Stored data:
===

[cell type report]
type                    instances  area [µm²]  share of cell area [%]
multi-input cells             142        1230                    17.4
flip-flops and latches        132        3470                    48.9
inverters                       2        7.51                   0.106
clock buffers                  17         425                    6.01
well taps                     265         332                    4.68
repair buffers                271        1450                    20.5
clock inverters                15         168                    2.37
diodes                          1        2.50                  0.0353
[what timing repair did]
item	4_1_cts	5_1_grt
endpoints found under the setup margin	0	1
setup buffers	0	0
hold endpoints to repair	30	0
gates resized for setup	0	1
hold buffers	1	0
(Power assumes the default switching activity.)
**src/include/rv_board_bus_defs.svh**
```systemverilog
`ifndef RV_BOARD_BUS_DEFS_SVH
`define RV_BOARD_BUS_DEFS_SVH

// data RAM window
`define RAM_BASE 64'h0000_0000_0000_1000
`define RAM_BYTES 4096
// depth in 32-bit words
`define RAM_WORDS 1024

// keyboard data register, read only
`define KEY_ADDR 64'h0000_0000_0000_2000
// console write register
`define UART_ADDR 64'h0000_0000_0000_2008

// sd card control and status
`define SDC_ADDR 64'h0000_0000_0000_3000
`define SDC_READ 64'h0000_0000_0000_3008
`define SDC_READY 64'h0000_0000_0000_3010
`define SDC_AVAIL 64'h0000_0000_0000_3018

// sector buffer window, one byte per address
`define SDC_BASE 64'h0000_0000_0000_4000
`define SDC_BYTES 512

`endif

```
**src/source/rv_board_bus_pkg.sv**
```systemverilog
package rv_board_bus_pkg;

    // bus side
    typedef logic [63:0] bus_addr_t;
    typedef logic [63:0] bus_data_t;

    // one ram word
    typedef logic [31:0] mem_word_t;

    // bit 2 unsigned on loads
    // low bits 00 byte, 01 half, 10 word, 11 double
    typedef logic [2:0] ls_type_t;

    // sd card side
    typedef logic [7:0] sd_byte_t;
    typedef logic [31:0] sd_sector_addr_t;
    typedef logic [8:0] sdc_index_t;

    typedef logic [3:0] irq_vector_t;

    // double access runs over two beats
    typedef enum logic {
        beat_first,
        beat_second
    } beat_t;

endpackage

```
**src/source/addr_decoder.sv**
```systemverilog
`timescale 1ns/100ps
`include "rv_board_bus_defs.svh"

module addr_decoder (
    input  rv_board_bus_pkg::bus_addr_t  bus_address,
    output logic                         sel_ram,
    output logic                         sel_key,
    output logic                         sel_uart,
    output logic                         sel_sdc_addr,
    output logic                         sel_sdc_read,
    output logic                         sel_sdc_ready,
    output logic                         sel_sdc_avail,
    output logic                         sel_sdc_buf,
    output rv_board_bus_pkg::sdc_index_t sdc_index
);

    // byte offset into the sector buffer window
    rv_board_bus_pkg::bus_addr_t buf_offset;

    // ram range
    assign sel_ram = (bus_address >= `RAM_BASE) &&
                     (bus_address < (`RAM_BASE + `RAM_BYTES));

    // single registers
    assign sel_key       = (bus_address == `KEY_ADDR);
    assign sel_uart      = (bus_address == `UART_ADDR);
    assign sel_sdc_addr  = (bus_address == `SDC_ADDR);
    assign sel_sdc_read  = (bus_address == `SDC_READ);
    assign sel_sdc_ready = (bus_address == `SDC_READY);
    assign sel_sdc_avail = (bus_address == `SDC_AVAIL);

    // sector buffer range
    assign sel_sdc_buf = (bus_address >= `SDC_BASE) &&
                         (bus_address < (`SDC_BASE + `SDC_BYTES));

    assign buf_offset = bus_address - `SDC_BASE;
    // window is 512 bytes, low bits are the index
    assign sdc_index = buf_offset[$bits(rv_board_bus_pkg::sdc_index_t)-1:0];

endmodule

```
**config.mk**
```make
export PLATFORM = sky130hd
export DESIGN_NAME = addr_decoder
export DESIGN_NICKNAME = d
export VERILOG_FILES = /design/src/source/rv_board_bus_pkg.sv /design/src/source/addr_decoder.sv
export VERILOG_INCLUDE_DIRS = /design/src /design/src/include
export SDC_FILE = /design/constraint.sdc
export NUM_CORES = 1
export LEC_CHECK = 0
export BUFFER_PORTS_ARGS = -buffer_cell sky130_fd_sc_hd__buf_2
export CORE_MARGIN = 10
export CORE_UTILIZATION = 26
export DETAILED_ROUTE_END_ITERATION = 16
export PLACE_DENSITY = 0.91
export SETUP_SLACK_MARGIN = 0.02
export SLEW_MARGIN = 20
export SYNTH_ARGS = -nofsm -noshare
export SYNTH_HDL_FRONTEND = slang
export SYNTH_SLANG_ARGS = --single-unit
```
**constraint.sdc**
```tcl
create_clock -name vclk -period 1.5
set_input_delay 0.075 -clock vclk [all_inputs]
set_output_delay 0.075 -clock vclk [all_outputs]
set_load 0.01 [all_outputs]
```
--- config.mk ---
export PLATFORM = sky130hd
export DESIGN_NAME = icache_top
export DESIGN_NICKNAME = d
export VERILOG_FILES = /design/src/bus_pkg.sv /design/src/cache_pkg.sv /design/src/fetch_perf_counters.sv /design/src/icache.sv /design/src/icache_top.sv /design/src/pattern_rom.sv
export SDC_FILE = /design/constraint.sdc
export NUM_CORES = 2
export LEC_CHECK = 0
export BUFFER_PORTS_ARGS = -buffer_cell sky130_fd_sc_hd__buf_2
export CORE_MARGIN = 2
export CORE_UTILIZATION = 67
export CTS_CLUSTER_SIZE = 28
export DETAILED_ROUTE_END_ITERATION = 16
export PLACE_DENSITY = 0.94
export SYNTH_ARGS = -nofsm -noshare
export SYNTH_HDL_FRONTEND = slang
export SYNTH_HIERARCHICAL = 1
export SYNTH_SLANG_ARGS = --single-unit
--- constraint.sdc ---
create_clock -name clk -period 10.25 [get_ports clk]
set_input_delay 2.05 -clock clk [delete_from_list [all_inputs] [get_ports clk]]
set_output_delay 2.05 -clock clk [all_outputs]
set_load 0.02 [all_outputs]
--- src/bus_pkg.sv ---
package bus_pkg;

  localparam int ADDR_W = 32;
  localparam int DATA_W = 64;
  localparam int WORD_W = DATA_W / 2;                 // one lane of the read bus
  localparam int LEN_W = 8;                           // beats minus one

  localparam logic [2:0] SIZE_4B = 3'b010;
  localparam logic [1:0] BURST_FIXED = 2'b00;
  localparam logic [1:0] BURST_WRAP = 2'b10;

  // memory model behaviour
  localparam int MEM_LATENCY = 3;                     // accept to first beat
  localparam logic [31:0] MEM_PATTERN = 32'h5a3c_96e1; // word = byte addr ^ this

endpackage

--- src/cache_pkg.sv ---
package cache_pkg;

  // line geometry, direct mapped
  localparam int OFFSET_W = 4;                        // 16-byte line
  localparam int INDEX_W = 4;
  localparam int TAG_W = 32 - OFFSET_W - INDEX_W;
  localparam int SET_N = 1 << INDEX_W;
  localparam int WORDS_PER_LINE = (1 << OFFSET_W) / 4;
  localparam int WORD_SEL_W = OFFSET_W - 2;           // word select inside a line

  // top address nibble at or above this is cached
  localparam logic [3:0] CACHEABLE_BASE = 4'h3;      // sram below stays uncached

  // response classes reported to the counters
  localparam logic [1:0] KIND_HIT = 2'd0;
  localparam logic [1:0] KIND_MISS = 2'd1;
  localparam logic [1:0] KIND_BYPASS = 2'd2;

endpackage

--- src/fetch_perf_counters.sv ---
`timescale 1ns/1ps

module fetch_perf_counters (
  input  logic        clk,
  input  logic        rstn,
  input  logic        resp_done,
  input  logic [1:0]  resp_kind,
  output logic [31:0] hit_count,
  output logic [31:0] miss_count,
  output logic [31:0] bypass_count
);

  // sticks at all ones
  function automatic logic [31:0] sat_inc(input logic [31:0] value);
    return (value == '1) ? value : value + 1'b1;
  endfunction

  always_ff @(posedge clk) begin
    if (!rstn) begin
      hit_count <= '0;
      miss_count <= '0;
      bypass_count <= '0;
    end else if (resp_done) begin
      case (resp_kind)
        cache_pkg::KIND_HIT:    hit_count <= sat_inc(hit_count);
        cache_pkg::KIND_MISS:   miss_count <= sat_inc(miss_count);
        cache_pkg::KIND_BYPASS: bypass_count <= sat_inc(bypass_count);
        default: ;                                   // unused code
      endcase
    end
  end

endmodule

--- src/icache.sv ---
`timescale 1ns/1ps

module icache (
  input  logic                           clk,
  input  logic                           rstn,
  input  logic                           ifu_arvalid,
  input  logic [bus_pkg::ADDR_W-1:0]     ifu_araddr,
  output logic                           ifu_arready,
  output logic                           ifu_rvalid,
  output logic [bus_pkg::DATA_W-1:0]     ifu_rdata,
  input  logic                           ifu_rready,
  output logic                           mem_arvalid,
  output logic [bus_pkg::ADDR_W-1:0]     mem_araddr,
  output logic [bus_pkg::LEN_W-1:0]      mem_arlen,
  output logic [2:0]                     mem_arsize,
  output logic [1:0]                     mem_arburst,
  input  logic                           mem_arready,
  input  logic                           mem_rvalid,
  input  logic [bus_pkg::DATA_W-1:0]     mem_rdata,
  input  logic                           mem_rlast,
  output logic                           mem_rready,
  output logic                           resp_done,
  output logic [1:0]                     resp_kind
);

  logic                                valid_arr [cache_pkg::SET_N];
  logic [cache_pkg::TAG_W-1:0]         tag_arr [cache_pkg::SET_N];
  logic [bus_pkg::WORD_W-1:0]          data_arr [cache_pkg::SET_N][cache_pkg::WORDS_PER_LINE];

  logic [cache_pkg::TAG_W-1:0]         req_tag;
  logic [cache_pkg::INDEX_W-1:0]       req_index;
  logic [cache_pkg::WORD_SEL_W-1:0]    req_word;
  logic [cache_pkg::WORD_SEL_W-1:0]    first_word;
  logic                                req_cacheable;
  logic                                req_hit;
  logic                                accept;
  logic                                cacheable_sel;

  logic [cache_pkg::TAG_W-1:0]         tag_q;
  logic [cache_pkg::INDEX_W-1:0]       index_q;
  logic [cache_pkg::WORD_SEL_W-1:0]    word_q;         // running fill position
  logic [bus_pkg::WORD_W-1:0]          hit_word_q;
  logic                                ifu_arready_q;
  logic                                hit_valid_q;
  logic                                busy_q;         // miss or bypass in flight
  logic                                bypass_q;
  logic                                ar_pend_q;

  logic [bus_pkg::WORD_W-1:0]          beat_word;
  logic                                fill_fire;

  assign req_tag = ifu_araddr[bus_pkg::ADDR_W-1:cache_pkg::OFFSET_W+cache_pkg::INDEX_W];
  assign req_index = ifu_araddr[cache_pkg::OFFSET_W+cache_pkg::INDEX_W-1:cache_pkg::OFFSET_W];
  assign req_word = ifu_araddr[cache_pkg::OFFSET_W-1:2];
  assign req_cacheable = ifu_araddr[bus_pkg::ADDR_W-1 -: 4] >= cache_pkg::CACHEABLE_BASE;
  assign req_hit = req_cacheable & valid_arr[req_index] & (tag_arr[req_index] == req_tag);

  // wrap starts one word after the request so the last beat is the wanted word
  assign first_word = req_cacheable ? req_word + 1'b1 : req_word;

  assign accept = ifu_arvalid & ifu_arready;
  assign ifu_arready = ifu_arready_q;

  // address phase goes out in the acceptance cycle, held if the memory is busy
  assign cacheable_sel = accept ? req_cacheable : ~bypass_q;
  assign mem_arvalid = (accept & ~req_hit) | ar_pend_q;
  assign mem_araddr = accept ? {req_tag, req_index, first_word, 2'b00}
                             : {tag_q, index_q, word_q, 2'b00};
  assign mem_arlen = cacheable_sel ? bus_pkg::LEN_W'(cache_pkg::WORDS_PER_LINE - 1) : '0;
  assign mem_arsize = bus_pkg::SIZE_4B;
  assign mem_arburst = cacheable_sel ? bus_pkg::BURST_WRAP : bus_pkg::BURST_FIXED;

  // lane picked by address bit 2
  assign beat_word = word_q[0] ? mem_rdata[bus_pkg::DATA_W-1:bus_pkg::WORD_W]
                               : mem_rdata[bus_pkg::WORD_W-1:0];

  // final beat waits for the fetch unit
  assign mem_rready = busy_q & (~mem_rlast | ifu_rready);
  assign fill_fire = mem_rvalid & mem_rready & ~bypass_q;

  assign ifu_rvalid = hit_valid_q | (busy_q & mem_rvalid & mem_rlast);
  assign ifu_rdata = hit_valid_q ? {2{hit_word_q}} : {2{beat_word}};

  assign resp_done = ifu_rvalid & ifu_rready;
  assign resp_kind = hit_valid_q ? cache_pkg::KIND_HIT
                   : bypass_q    ? cache_pkg::KIND_BYPASS
                   :               cache_pkg::KIND_MISS;

  always_ff @(posedge clk) begin
    if (!rstn) begin
      ifu_arready_q <= 1'b1;
      hit_valid_q <= 1'b0;
      busy_q <= 1'b0;
      bypass_q <= 1'b0;
      ar_pend_q <= 1'b0;
      for (int i = 0; i < cache_pkg::SET_N; i++) begin
        valid_arr[i] <= 1'b0;
      end
    end else begin
      if (resp_done) begin
        hit_valid_q <= 1'b0;
        if (busy_q) begin
          busy_q <= 1'b0;
          ifu_arready_q <= 1'b1;   // reopens next cycle
        end
      end
      if (accept) begin
        bypass_q <= ~req_cacheable;
        if (req_hit) begin
          hit_valid_q <= 1'b1;
        end else begin
          busy_q <= 1'b1;
          ifu_arready_q <= 1'b0;
          ar_pend_q <= ~mem_arready;
        end
      end else if (ar_pend_q && mem_arready) begin
        ar_pend_q <= 1'b0;
      end
      if (fill_fire && mem_rlast) begin
        valid_arr[index_q] <= 1'b1;
      end
    end
  end

  always_ff @(posedge clk) begin
    if (accept) begin
      tag_q <= req_tag;
      index_q <= req_index;
      word_q <= first_word;
      hit_word_q <= data_arr[req_index][req_word];
    end else if (fill_fire) begin
      data_arr[index_q][word_q] <= beat_word;
      word_q <= word_q + 1'b1;     // wraps inside the line
      if (mem_rlast) begin
        tag_arr[index_q] <= tag_q;
      end
    end
  end

endmodule

--- src/icache_top.sv ---
`timescale 1ns/1ps

module icache_top (
  input  logic                         clk,
  input  logic                         rstn,
  input  logic                         ifu_arvalid,
  input  logic [bus_pkg::ADDR_W-1:0]   ifu_araddr,
  output logic                         ifu_arready,
  output logic                         ifu_rvalid,
  output logic [bus_pkg::DATA_W-1:0]   ifu_rdata,
  input  logic                         ifu_rready,
  output logic [31:0]                  hit_count,
  output logic [31:0]                  miss_count,
  output logic [31:0]                  bypass_count
);

  logic                          mem_arvalid;
  logic [bus_pkg::ADDR_W-1:0]    mem_araddr;
  logic [bus_pkg::LEN_W-1:0]     mem_arlen;
  logic [2:0]                    mem_arsize;
  logic [1:0]                    mem_arburst;
  logic                          mem_arready;
  logic                          mem_rvalid;
  logic [bus_pkg::DATA_W-1:0]    mem_rdata;
  logic                          mem_rlast;
  logic                          mem_rready;
  logic                          resp_done;
  logic [1:0]                    resp_kind;

  icache u_icache (
    .clk         (clk),
    .rstn        (rstn),
    .ifu_arvalid (ifu_arvalid),
    .ifu_araddr  (ifu_araddr),
    .ifu_arready (ifu_arready),
    .ifu_rvalid  (ifu_rvalid),
    .ifu_rdata   (ifu_rdata),
    .ifu_rready  (ifu_rready),
    .mem_arvalid (mem_arvalid),
    .mem_araddr  (mem_araddr),
    .mem_arlen   (mem_arlen),
    .mem_arsize  (mem_arsize),
    .mem_arburst (mem_arburst),
    .mem_arready (mem_arready),
    .mem_rvalid  (mem_rvalid),
    .mem_rdata   (mem_rdata),
    .mem_rlast   (mem_rlast),
    .mem_rready  (mem_rready),
    .resp_done   (resp_done),
    .resp_kind   (resp_kind)
  );

  pattern_rom u_pattern_rom (
    .clk     (clk),
    .rstn    (rstn),
    .arvalid (mem_arvalid),
    .araddr  (mem_araddr),
    .arlen   (mem_arlen),
    .arsize  (mem_arsize),
    .arburst (mem_arburst),
    .arready (mem_arready),
    .rvalid  (mem_rvalid),
    .rdata   (mem_rdata),
    .rlast   (mem_rlast),
    .rready  (mem_rready)
  );

  fetch_perf_counters u_perf (
    .clk          (clk),
    .rstn         (rstn),
    .resp_done    (resp_done),
    .resp_kind    (resp_kind),
    .hit_count    (hit_count),
    .miss_count   (miss_count),
    .bypass_count (bypass_count)
  );

endmodule

--- src/pattern_rom.sv ---
`timescale 1ns/1ps

module pattern_rom (
  input  logic                          clk,
  input  logic                          rstn,
  input  logic                          arvalid,
  input  logic [bus_pkg::ADDR_W-1:0]    araddr,
  input  logic [bus_pkg::LEN_W-1:0]     arlen,
  input  logic [2:0]                    arsize,
  input  logic [1:0]                    arburst,
  output logic                          arready,
  output logic                          rvalid,
  output logic [bus_pkg::DATA_W-1:0]    rdata,
  output logic                          rlast,
  input  logic                          rready
);

  logic                              accept;
  logic                              arready_q;
  logic                              wait_q;          // latency countdown running
  logic                              rvalid_q;
  logic [3:0]                        cnt_q;
  logic [bus_pkg::LEN_W-1:0]         beats_left_q;
  logic [bus_pkg::ADDR_W-1:0]        addr_q;
  logic [bus_pkg::ADDR_W-1:0]        step_q;
  logic [bus_pkg::ADDR_W-1:0]        wrap_mask_q;
  logic [bus_pkg::ADDR_W-1:0]        len_ext;
  logic [bus_pkg::ADDR_W-1:0]        next_addr;
  logic [bus_pkg::WORD_W-1:0]        word;

  assign accept = arvalid & arready_q;
  assign arready = arready_q;
  assign rvalid = rvalid_q;
  assign rlast = rvalid_q & (beats_left_q == '0);

  assign len_ext = {{(bus_pkg::ADDR_W - bus_pkg::LEN_W){1'b0}}, arlen};

  // bits under the mask step and wrap, the rest stay fixed
  assign next_addr = (addr_q & ~wrap_mask_q) | ((addr_q + step_q) & wrap_mask_q);

  assign word = addr_q ^ bus_pkg::MEM_PATTERN;
  assign rdata = addr_q[2] ? {word, {bus_pkg::WORD_W{1'b0}}}
                           : {{bus_pkg::WORD_W{1'b0}}, word};

  always_ff @(posedge clk) begin
    if (!rstn) begin
      arready_q <= 1'b1;
      wait_q <= 1'b0;
      rvalid_q <= 1'b0;
      cnt_q <= '0;
      beats_left_q <= '0;
    end else if (accept) begin
      arready_q <= 1'b0;
      wait_q <= 1'b1;
      cnt_q <= 4'(bus_pkg::MEM_LATENCY - 2);  // first beat lands latency cycles out
      beats_left_q <= arlen;
    end else if (wait_q) begin
      if (cnt_q == '0) begin
        wait_q <= 1'b0;
        rvalid_q <= 1'b1;
      end else begin
        cnt_q <= cnt_q - 1'b1;
      end
    end else if (rvalid_q && rready) begin
      if (rlast) begin
        rvalid_q <= 1'b0;
        arready_q <= 1'b1;
      end else begin
        beats_left_q <= beats_left_q - 1'b1;
      end
    end
  end

  always_ff @(posedge clk) begin
    if (accept) begin
      addr_q <= araddr;
      step_q <= {{(bus_pkg::ADDR_W - 1){1'b0}}, 1'b1} << arsize;
      // incr bursts are not served, anything but wrap repeats the address
      wrap_mask_q <= (arburst == bus_pkg::BURST_WRAP) ? ((len_ext + 1'b1) << arsize) - 1'b1
                                                      : '0;
    end else if (rvalid_q && rready && !rlast) begin
      addr_q <= next_addr;
    end
  end

endmodule

==> key figures, run 1 <==
Status
  – Outcome: did not finish
  – Fail Step: 5_1_grt
  – Tool error: [ERROR GRT-0116] Global routing finished with congestion. Check the congestion regions in the DRC Viewer.

Clock network
  – Clock Sinks: between 2000 and 3000
  – Clk buf depth: 4
  – Root Buffer: clkbuf_16
  – Hold buffer count at CTS: 0
  – CTS Buf Count: 276
  – CTS resizes: 0
  – # Post-CTS Setup Buffers: 0
  – H-tree levels: 5

Floorplanning
  – Die width: 406 um
  – Die height: 406 um
  – Initial core utilization: 0.674
  – FP Rows: about 150
  – I/O pin total: between 150 and 200

Synth
  – Post-synth top area cell: edfxtp_1
  – Synth cell types: 105
  – Top cell type's share of synthesized area: 0.712
  – Mapped Area: roughly 110000 um^2
  – Ys flop type: edfxtp_1
  – Syn_area_per_cell: just over 20 um^2
  – Syn Inst Count: between 5000 and 6000
  – Number of flops mapped to enable cells by yosys: ~2600
  – Synthesis-stage register bit count: approximately 2700
  – Sequential-to-total area share from yosys stat: 0.736
  – Top post-synthesis cells by area: edfxtp_1, mux4_2, dfxtp_1
  – Async SR Flop Fraction: 0
  – Synth warnings: 6

GRT
  – Total global-route track usage: 0.517
  – Vias in the first global route: between 70000 and 80000
  – Pin count of the biggest net entering global routing: approximately 140
  – Gr ovfl total: approximately 150
  – First-pass GRT wire length: roughly 570000 um

Placed design
  – RePlAce Congestion: 0.906
  – DP HPWL: 199000 um
  – Buffers on Ports: 195
synthesized netlist by cell type, types with 36 or more instances:
cell and count:
nand3_1 69, xor2_1 39, mux4_2 768, xnor2_1 50, or3_1 39, nor3_1 36, a21oi_1 89, nand2_1 302
edfxtp_1 2565, mux2_2 65, nor2_1 205, buf_1 49, buf_4 60, dfxtp_1 132, mux2i_1 71, buf_2 80
nand4_1 48, o21ai_0 81, nor2b_1 46, clkbuf_1 129
through the flow:
step	cell area, um^2	setup WS (ns)	instances	util
after floorplan	108000	4.02	5364	-
after global placement	112000	2.70	7528	0.698
after detailed placement	112000	2.35	7528	0.698
after CTS	120000	3.18	7993	0.750
metal layers:
layer / track usage / GRT overflow
met5: 0.102 / 0
met4: 0.432 / 67
met3: 0.303 / 5
met2: 0.718 / 66
met1: 0.558 / 7
cells by family after synthesis:
| group | synth area share |
|---|---|
| compound gates | 0.0204 |
| xor+xnor | 0.00735 |
| fa+ha+maj | 0.00250 |
| buf+inv | 0.0170 |
| flops | 0.736 |
| mux | 0.174 |
| other cells | 0.000104 |
| simple gates | 0.0429 |
==> inputs of run 2 (changes only) <==
- CORE_UTILIZATION: 67 -> 40
- CTS_CLUSTER_SIZE: 28 -> not set
- PLACE_DENSITY: 0.94 -> not set
- PLACE_DENSITY_LB_ADDON: not set -> 0.15
==> run 2 against run 1 <==
The flow now finishes without violations; area after synthesis stayed put; synthesized cell count stayed put.
==> key figures, run 2 <==
Power
  – Total power draw: around 25000 uW
  – VDD IR max: about 0.17 mV
  – Cell Pwr Density: ~200 nW/um^2
  – Pleak: about 0.039 uW

Route
  – Via density: ~6
  – WL met3: ~19000 um
  – DRT iter0 DRCs: approximately 6400
  – DRT Wirelength: 307000 um
  – Drt wl/cell: 32.5 um
  – DRC viols: 0
  – Drt pass-1 iters: 6
  – Detail Route Antenna Nets: 0
  – Uppermost layer routed: met5
  – Routed length on met2: approximately 150000 um
  – Via Count: roughly 56000
  – WL met1: around 130000 um

Status
  – Outcome: finished clean

Clock network
  – Clock Sinks: 2697 (unchanged)
  – CTS resizes: 0 (unchanged)
  – Clk buf depth: 4 (unchanged)
  – CTS Buf Count: 298 (+8.0%)
  – CTS clk-pin slew, worst paths: about 0.060 ns
  – Clock Latency Late Sink: approximately 0.9 ns
  – H-tree levels: 5 (unchanged)
  – Root Buffer: clkbuf_16
  – Hold buffer count at CTS: 0 (unchanged)
  – CTS tree: built
  – # Post-CTS Setup Buffers: 0 (unchanged)

Placed design
  – DP HPWL: 157000 um (-21%)
  – RePlAce Congestion: 0.823 (-9.2%)
  – Placed cell areas: 114000 um^2 (+1.7%)
  – Buffers on Ports: 195 (unchanged)

Hold path
  – Min-Delay Path Depth: 1
  – Hold Path Class: reg -> reg
  – Hold Crit Start: u_icache/valid_arr[15]
  – Terminating pin of the worst hold path: u_icache/valid_arr[15]

Synth
  – Top post-synthesis cells by area: edfxtp_1, mux4_2, dfxtp_1
  – Mux contribution to synthesized area: 0.174 (unchanged)
  – Adder-Cell Fraction of Synth Area: 0.00250 (unchanged)
  – Mapped Area: 108000 um^2 (unchanged)
  – Syn_area_per_cell: 20.2 um^2 (unchanged)
  – Syn Inst Count: 5354 (unchanged)
  – Compound-gate portion of the synthesized area: 0.0204 (unchanged)
  – Top cell type's share of synthesized area: 0.712 (unchanged)
  – Synth warnings: 6 (unchanged)
  – Post-Synth Simple-Gate Area: 0.0429 (unchanged)
  – Synthesis-stage register bit count: 2697 (unchanged)
  – Largest family of logic cells by synthesized area: multiplexers
  – Ys flop type: edfxtp_1
  – Synth cell types: 105 (unchanged)
  – Top-count cell post-synth: edfxtp_1
  – Synth Area in XOR/XNOR: 0.00735 (unchanged)
  – Sequential-to-total area share from yosys stat: 0.736 (unchanged)
  – Async SR Flop Fraction: 0 (unchanged)
  – Number of flops mapped to enable cells by yosys: 2565 (unchanged)
  – Post-synth top area cell: edfxtp_1
  – Post-synth top cells: edfxtp_1, mux4_2, nand2_1

Cells and area
  – Nets: about 5700
  – Max reg flops: just over 2000
  – Fin area: ~120000 um^2
  – Commonest non-fill, non-tap cell in the layout: edfxtp_1
  – Biggest regs: u_icache/data_arr (2048), u_icache/tag_arr (384)
  – Core Util, Final: 0.459
  – Most frequent cells in the layout: edfxtp_1, mux4_2, clkbuf_16, nand2_1, buf_2
  – Share of cells above drive strength 1: 0.292
  – Biggest register: u_icache/data_arr
  – P&R area growth vs syn: 13.9%

STA
  – Final hold violation count: 0
  – Final Cycle Share: 0.627
  – Final Skew: 0.0421 ns
  – Relative slew slack: 0.200
  – Post-layout min period: about 6.4 ns
  – Setup TNS: 0 ns
  – Final setup viols: 0
  – Slew Viols, Final: 0
  – Slew @ Worst Pin: 1.20 ns
  – F_max: 156 MHz
  – Unrepaired setup endpoints after global routing: false

Critical path
  – Startpoint types: input port
  – RR Startpoint: u_pattern_rom/beats_left_q[2]
  – Flop2flop setup slack: about 5.5 ns
  – Setup CP Type: in -> reg
  – Worst-path fanout max: around 80
  – Crit. End Element: register
  – Worst R2R Path Depth: 9
  – Reg2reg end: u_perf/hit_count[31]
  – Critical path data arrival time: 7.13 ns
  – CP required: between 10 and 15 ns

Floorplanning
  – Die width: 524 um (+29%)
  – I/O pin total: 198 (unchanged)
  – Initial core utilization: 0.403 (-0.271)
  – Placeable Area: 269000 um^2
  – DIE AREA: roughly 270000 um^2
  – Die height: 524 um (+29%)
  – FP Rows: 190 (+29%)

GRT
  – Vias in the first global route: around 55000
  – Pin count of the biggest net entering global routing: ~140
  – First-pass GRT wire length: between 400000 and 500000 um
  – Total global-route track usage: 0.222
  – Gr ovfl total: 0
  – Antenna violations before repair: 18

Run
  – Max-cap violations: 0
[run 2: worst max path at each step]
stage,from,to
after detailed placement,ifu_araddr[6],register
final,ifu_araddr[6],register
after global routing,ifu_araddr[4],register
after floorplan,ifu_araddr[6],u_pattern_rom/step_q[0]
after global placement,ifu_araddr[6],register
after CTS,ifu_araddr[6],register
[run 2: cells by family (layout without fill, tap and decap cells)]
logic type / Yosys count / after routing
multiplexers: 907 / 907
adder cells (fa/ha/maj): 21 / 21
buffers and inverters: 372 / 921
XOR/XNOR: 90 / 90
flip-flops: 2697 / 2697
other: 3 / 16
AO/OA/AOI/OAI: 333 / 333
AND/OR/NAND/NOR: 931 / 931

===

Please determine how many lines of the records above include the word "tree", replying with a number alone.

▸ **Answer**: 3